Dielectrophoresis (DEP) is frequently analyzed in terms of a particle’s effective dipole moment (EDM). However, in a non-uniform oscillating electric field there are other electrokinetic (EK) phenomena, such as induced-charge electrophoresis (ICEP) and higher order corrections to electrophoresis (EP) that contribute to the particle’s time-averaged motion. We analyze the situation for a highly charged dielectric particle with a thick electric double layer for a general non-uniform external field. By applying perturbation theory consistently to the second-order in terms of the external electric field’s strength, we show that the Maxwell stress tensor (MST) evaluated on the particle’s surface naturally includes both DEP and EK effects, whereas the EDM approach only yields the DEP contribution.
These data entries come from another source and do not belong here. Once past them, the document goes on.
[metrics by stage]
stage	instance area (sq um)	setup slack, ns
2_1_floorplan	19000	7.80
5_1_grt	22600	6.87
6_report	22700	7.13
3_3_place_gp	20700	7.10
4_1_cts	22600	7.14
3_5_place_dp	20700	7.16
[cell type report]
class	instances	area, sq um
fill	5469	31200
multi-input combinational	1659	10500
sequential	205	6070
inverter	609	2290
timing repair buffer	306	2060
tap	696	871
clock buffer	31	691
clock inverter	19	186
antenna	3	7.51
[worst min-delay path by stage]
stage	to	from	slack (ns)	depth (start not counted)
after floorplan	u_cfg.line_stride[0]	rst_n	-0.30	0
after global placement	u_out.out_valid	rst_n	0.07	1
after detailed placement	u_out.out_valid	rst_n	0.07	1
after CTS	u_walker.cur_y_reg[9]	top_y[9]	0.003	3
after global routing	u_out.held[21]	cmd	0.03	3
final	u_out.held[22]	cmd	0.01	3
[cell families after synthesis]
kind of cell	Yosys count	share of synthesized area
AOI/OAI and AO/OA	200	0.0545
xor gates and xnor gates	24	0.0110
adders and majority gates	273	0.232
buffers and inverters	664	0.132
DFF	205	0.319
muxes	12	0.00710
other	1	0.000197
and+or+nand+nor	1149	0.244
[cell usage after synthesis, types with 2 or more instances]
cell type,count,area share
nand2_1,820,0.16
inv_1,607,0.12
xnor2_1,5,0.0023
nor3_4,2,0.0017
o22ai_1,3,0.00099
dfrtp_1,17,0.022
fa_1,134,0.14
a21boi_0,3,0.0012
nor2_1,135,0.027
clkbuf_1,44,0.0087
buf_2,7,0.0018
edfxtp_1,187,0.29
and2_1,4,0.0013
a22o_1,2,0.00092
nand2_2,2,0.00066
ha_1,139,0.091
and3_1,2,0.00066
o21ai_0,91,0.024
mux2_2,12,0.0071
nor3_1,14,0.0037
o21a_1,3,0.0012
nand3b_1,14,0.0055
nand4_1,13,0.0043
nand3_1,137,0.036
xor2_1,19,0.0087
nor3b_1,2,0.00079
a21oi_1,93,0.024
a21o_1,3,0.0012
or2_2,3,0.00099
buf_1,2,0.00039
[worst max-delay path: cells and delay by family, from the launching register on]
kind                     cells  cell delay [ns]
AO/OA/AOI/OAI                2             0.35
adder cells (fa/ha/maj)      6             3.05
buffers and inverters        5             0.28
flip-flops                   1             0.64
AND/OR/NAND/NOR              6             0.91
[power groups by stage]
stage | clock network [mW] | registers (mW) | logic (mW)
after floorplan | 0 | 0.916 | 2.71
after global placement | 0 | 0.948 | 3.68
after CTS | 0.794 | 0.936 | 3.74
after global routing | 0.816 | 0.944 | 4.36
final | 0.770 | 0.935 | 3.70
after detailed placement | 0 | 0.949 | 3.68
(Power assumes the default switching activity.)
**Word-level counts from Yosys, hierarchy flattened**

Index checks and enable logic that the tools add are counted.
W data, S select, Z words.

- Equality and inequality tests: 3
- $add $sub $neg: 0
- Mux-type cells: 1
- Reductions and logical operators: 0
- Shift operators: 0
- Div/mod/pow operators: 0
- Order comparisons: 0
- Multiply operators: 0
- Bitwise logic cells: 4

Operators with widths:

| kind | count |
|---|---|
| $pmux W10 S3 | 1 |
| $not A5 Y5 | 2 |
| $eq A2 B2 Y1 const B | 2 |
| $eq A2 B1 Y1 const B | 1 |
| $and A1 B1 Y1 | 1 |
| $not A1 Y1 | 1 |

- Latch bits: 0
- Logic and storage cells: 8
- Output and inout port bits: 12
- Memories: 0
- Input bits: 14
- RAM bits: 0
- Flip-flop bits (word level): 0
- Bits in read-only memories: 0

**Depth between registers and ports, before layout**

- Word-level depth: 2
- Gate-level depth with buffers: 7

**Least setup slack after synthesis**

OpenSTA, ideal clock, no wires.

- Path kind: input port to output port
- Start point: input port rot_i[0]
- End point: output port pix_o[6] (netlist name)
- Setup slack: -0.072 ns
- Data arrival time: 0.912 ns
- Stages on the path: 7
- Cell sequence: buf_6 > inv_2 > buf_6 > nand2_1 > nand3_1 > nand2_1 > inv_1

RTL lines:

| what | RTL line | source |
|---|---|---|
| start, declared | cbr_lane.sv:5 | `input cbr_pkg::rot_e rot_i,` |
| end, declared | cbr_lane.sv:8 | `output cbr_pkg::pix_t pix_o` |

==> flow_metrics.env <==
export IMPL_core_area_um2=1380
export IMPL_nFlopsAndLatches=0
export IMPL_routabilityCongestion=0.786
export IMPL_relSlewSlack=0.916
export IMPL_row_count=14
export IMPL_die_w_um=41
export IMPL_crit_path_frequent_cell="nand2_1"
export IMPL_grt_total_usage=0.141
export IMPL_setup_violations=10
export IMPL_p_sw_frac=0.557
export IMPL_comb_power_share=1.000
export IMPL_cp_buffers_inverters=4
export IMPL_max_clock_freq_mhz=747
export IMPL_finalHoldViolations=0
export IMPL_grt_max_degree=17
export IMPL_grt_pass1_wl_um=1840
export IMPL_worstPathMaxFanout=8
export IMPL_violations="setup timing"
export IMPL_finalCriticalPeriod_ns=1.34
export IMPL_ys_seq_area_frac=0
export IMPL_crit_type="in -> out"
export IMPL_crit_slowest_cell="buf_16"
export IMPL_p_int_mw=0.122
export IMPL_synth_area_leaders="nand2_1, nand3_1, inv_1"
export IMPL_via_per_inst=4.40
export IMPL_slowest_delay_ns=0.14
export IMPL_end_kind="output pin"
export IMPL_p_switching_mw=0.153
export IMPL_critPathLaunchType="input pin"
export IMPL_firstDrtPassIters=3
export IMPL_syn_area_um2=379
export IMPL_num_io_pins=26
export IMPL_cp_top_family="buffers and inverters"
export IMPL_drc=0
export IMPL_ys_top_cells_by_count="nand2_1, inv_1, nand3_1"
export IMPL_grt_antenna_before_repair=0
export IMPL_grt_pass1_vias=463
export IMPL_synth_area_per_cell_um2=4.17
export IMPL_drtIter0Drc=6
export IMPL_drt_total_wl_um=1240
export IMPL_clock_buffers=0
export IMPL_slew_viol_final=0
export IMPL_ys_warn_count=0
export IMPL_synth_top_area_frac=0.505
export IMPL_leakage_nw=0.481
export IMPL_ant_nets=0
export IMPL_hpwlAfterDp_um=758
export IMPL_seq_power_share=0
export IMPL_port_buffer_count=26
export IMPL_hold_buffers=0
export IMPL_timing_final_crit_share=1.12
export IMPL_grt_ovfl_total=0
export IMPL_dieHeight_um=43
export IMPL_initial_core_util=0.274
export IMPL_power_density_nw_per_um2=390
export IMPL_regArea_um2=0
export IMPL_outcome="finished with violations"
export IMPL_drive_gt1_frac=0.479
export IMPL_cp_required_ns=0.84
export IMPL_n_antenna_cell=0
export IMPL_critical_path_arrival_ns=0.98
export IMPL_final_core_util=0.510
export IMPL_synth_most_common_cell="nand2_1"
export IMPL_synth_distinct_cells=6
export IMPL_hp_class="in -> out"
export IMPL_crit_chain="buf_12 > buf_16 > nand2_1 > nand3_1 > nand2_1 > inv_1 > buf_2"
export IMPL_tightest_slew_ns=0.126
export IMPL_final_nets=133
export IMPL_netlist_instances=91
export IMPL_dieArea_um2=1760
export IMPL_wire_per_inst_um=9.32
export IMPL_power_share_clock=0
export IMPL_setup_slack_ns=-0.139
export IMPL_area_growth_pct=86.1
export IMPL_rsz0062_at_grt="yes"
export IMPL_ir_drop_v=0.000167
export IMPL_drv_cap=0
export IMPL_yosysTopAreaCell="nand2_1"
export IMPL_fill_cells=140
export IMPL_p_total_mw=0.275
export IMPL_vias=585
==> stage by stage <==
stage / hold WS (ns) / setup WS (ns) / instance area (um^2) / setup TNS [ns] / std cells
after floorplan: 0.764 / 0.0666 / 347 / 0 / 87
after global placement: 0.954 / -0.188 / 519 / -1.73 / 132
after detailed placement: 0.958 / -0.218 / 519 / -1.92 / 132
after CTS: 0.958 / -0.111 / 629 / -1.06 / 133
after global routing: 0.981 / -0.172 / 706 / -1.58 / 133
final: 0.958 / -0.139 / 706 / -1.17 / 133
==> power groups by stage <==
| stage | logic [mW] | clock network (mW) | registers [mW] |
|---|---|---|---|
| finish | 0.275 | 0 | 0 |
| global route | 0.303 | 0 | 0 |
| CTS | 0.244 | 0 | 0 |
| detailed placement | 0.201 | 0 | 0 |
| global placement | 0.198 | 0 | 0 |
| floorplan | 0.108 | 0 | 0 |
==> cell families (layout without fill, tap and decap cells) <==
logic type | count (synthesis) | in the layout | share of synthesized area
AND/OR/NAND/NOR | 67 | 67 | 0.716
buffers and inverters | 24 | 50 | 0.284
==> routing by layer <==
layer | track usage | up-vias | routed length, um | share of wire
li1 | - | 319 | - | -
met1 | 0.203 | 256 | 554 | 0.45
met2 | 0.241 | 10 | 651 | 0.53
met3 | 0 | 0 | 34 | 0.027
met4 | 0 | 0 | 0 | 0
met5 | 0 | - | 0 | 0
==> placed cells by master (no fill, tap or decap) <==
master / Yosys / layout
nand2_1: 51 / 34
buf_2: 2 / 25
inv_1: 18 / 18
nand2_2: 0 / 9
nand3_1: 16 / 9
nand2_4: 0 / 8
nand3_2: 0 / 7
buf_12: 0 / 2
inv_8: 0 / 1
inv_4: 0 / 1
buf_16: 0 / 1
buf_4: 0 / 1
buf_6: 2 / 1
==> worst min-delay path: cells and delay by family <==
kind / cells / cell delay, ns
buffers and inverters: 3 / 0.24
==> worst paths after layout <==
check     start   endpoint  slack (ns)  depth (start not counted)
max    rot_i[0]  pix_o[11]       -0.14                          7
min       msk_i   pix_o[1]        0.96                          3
## config.mk

```make
export PLATFORM = sky130hd
export DESIGN_NAME = bps_ram
export DESIGN_NICKNAME = d
export VERILOG_FILES = /design/src/rtl/bps_ram.sv
export SDC_FILE = /design/constraint.sdc
export NUM_CORES = 2
export LEC_CHECK = 0
export ABC_CLOCK_PERIOD_IN_PS = 6000
export BUFFER_PORTS_ARGS = -buffer_cell sky130_fd_sc_hd__buf_2
export CELL_PAD_IN_SITES_DETAIL_PLACEMENT = 2
export CELL_PAD_IN_SITES_GLOBAL_PLACEMENT = 2
export CORE_UTILIZATION = 30
export CTS_BUF_LIST = sky130_fd_sc_hd__clkbuf_2 sky130_fd_sc_hd__clkbuf_4 sky130_fd_sc_hd__clkbuf_8
export DETAILED_ROUTE_END_ITERATION = 6
export PLACE_DENSITY = 0.48
export RECOVER_POWER = 25
export SLEW_MARGIN = 20
export SYNTH_ARGS = -nofsm -noshare
export SYNTH_HDL_FRONTEND = slang
export SYNTH_SLANG_ARGS = --single-unit
```

## constraint.sdc

```tcl
create_clock -name clock -period 6 [get_ports clock]
set_input_delay 1.2 -clock clock [delete_from_list [all_inputs] [get_ports clock]]
set_output_delay 1.2 -clock clock [all_outputs]
set_load 0.005 [all_outputs]
```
Notably, when the MST is calculated in the neutral and uniform far field, as opposed to the particle’s surface, this yields only the DEP contribution as given by the EDM. Importantly, electrokinetic phenomena are significant for highly charged dielectric particles and may even dominate the dielectrophoretic response at low frequencies. Under these conditions, the Clausius–Mossotti factor can be a misleading parameter to predict whether a particle is attracted to, or repelled from, regions with a high electric field strength.